*ACTIVITY*: Look through the listing below and report every line that contains "onet".

*TASK INPUTS*:
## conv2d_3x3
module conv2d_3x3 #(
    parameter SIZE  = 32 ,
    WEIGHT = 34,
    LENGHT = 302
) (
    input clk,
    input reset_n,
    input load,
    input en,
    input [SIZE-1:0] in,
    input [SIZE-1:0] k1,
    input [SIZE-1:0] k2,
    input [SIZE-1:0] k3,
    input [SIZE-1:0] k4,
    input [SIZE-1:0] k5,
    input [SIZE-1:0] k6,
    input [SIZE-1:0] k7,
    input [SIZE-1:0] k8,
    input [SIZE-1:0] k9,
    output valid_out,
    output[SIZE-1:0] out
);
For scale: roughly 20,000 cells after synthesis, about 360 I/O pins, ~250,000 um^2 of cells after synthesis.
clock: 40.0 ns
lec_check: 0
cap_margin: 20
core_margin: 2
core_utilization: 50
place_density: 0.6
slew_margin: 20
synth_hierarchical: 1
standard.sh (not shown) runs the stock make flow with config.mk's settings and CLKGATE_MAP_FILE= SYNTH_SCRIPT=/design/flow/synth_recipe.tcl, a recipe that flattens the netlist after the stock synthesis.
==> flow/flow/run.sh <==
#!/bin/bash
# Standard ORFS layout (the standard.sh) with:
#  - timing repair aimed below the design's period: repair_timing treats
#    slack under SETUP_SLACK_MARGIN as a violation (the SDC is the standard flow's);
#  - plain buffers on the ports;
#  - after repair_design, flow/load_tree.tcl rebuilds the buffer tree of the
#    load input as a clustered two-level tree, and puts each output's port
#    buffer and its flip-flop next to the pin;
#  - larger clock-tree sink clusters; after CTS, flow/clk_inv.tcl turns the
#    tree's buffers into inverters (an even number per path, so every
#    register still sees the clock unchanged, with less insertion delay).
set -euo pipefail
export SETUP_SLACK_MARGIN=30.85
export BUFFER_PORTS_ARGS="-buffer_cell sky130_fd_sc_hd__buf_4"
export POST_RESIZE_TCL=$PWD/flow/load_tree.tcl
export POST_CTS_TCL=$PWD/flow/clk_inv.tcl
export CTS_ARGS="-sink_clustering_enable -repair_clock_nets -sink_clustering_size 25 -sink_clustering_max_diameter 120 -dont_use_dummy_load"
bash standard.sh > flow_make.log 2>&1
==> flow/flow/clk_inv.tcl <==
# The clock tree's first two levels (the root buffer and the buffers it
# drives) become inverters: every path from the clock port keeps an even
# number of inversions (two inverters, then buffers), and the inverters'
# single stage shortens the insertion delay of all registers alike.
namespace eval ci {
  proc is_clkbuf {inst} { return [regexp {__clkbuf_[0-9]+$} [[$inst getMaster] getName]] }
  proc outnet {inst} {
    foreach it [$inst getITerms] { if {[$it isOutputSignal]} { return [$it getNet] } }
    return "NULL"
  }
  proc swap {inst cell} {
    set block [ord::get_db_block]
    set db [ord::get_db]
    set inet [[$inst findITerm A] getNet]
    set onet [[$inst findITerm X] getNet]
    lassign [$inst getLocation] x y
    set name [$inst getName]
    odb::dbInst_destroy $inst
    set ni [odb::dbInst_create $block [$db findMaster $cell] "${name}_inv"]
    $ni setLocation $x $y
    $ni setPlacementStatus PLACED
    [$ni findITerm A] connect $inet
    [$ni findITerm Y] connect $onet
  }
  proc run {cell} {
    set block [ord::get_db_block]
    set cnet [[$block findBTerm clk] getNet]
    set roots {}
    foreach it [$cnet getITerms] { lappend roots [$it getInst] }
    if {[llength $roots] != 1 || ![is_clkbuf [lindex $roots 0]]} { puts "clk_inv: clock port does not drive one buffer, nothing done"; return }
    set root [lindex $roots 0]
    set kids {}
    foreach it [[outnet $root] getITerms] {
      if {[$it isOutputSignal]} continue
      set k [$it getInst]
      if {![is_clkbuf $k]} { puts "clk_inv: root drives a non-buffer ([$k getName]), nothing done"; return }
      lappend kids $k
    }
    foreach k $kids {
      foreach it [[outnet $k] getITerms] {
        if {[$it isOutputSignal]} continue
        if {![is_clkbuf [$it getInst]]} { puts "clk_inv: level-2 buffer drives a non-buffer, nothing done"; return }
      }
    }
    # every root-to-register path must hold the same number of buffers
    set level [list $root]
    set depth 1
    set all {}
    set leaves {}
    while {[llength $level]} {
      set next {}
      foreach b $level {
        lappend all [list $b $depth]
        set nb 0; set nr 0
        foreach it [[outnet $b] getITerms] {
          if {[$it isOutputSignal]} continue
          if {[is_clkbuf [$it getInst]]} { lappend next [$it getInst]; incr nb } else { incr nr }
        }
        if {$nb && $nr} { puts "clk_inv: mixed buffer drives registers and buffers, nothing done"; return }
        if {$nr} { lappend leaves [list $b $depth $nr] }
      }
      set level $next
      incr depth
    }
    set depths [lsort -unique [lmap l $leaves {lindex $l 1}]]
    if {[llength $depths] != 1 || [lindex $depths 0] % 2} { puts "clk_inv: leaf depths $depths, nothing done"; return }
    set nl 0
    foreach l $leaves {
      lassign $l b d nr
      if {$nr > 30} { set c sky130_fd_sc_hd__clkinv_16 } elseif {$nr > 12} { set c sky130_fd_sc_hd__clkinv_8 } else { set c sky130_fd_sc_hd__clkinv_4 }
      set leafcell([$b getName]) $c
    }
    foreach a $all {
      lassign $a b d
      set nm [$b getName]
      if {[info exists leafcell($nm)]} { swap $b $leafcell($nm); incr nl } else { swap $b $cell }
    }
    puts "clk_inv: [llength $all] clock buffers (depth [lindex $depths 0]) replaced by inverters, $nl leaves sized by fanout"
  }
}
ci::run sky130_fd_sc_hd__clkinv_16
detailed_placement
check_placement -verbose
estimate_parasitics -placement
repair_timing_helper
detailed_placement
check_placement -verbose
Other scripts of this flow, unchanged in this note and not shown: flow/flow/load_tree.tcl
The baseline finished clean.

==

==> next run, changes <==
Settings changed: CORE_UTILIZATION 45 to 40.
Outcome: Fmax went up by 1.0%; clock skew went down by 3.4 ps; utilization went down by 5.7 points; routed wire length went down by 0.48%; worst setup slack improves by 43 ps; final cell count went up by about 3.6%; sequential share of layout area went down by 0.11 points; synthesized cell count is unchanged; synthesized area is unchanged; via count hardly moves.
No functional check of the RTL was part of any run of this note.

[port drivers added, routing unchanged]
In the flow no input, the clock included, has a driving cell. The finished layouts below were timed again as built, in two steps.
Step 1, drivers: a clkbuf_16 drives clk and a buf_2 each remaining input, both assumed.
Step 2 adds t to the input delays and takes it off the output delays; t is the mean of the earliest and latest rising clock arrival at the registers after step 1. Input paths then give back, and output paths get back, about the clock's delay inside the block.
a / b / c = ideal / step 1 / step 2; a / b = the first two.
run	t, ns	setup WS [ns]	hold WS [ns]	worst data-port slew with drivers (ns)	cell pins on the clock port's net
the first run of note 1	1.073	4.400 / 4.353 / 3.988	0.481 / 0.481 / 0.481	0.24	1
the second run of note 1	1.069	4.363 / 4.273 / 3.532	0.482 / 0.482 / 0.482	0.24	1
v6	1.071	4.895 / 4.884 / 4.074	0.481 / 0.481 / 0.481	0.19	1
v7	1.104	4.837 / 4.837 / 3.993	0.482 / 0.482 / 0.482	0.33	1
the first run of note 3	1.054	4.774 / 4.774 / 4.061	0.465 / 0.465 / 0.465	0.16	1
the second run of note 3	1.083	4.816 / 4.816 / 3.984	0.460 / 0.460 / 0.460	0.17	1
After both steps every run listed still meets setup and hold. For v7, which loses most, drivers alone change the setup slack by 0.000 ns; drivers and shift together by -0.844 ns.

*REPLY*:
    set onet [[$inst findITerm X] getNet]
    [$ni findITerm Y] connect $onet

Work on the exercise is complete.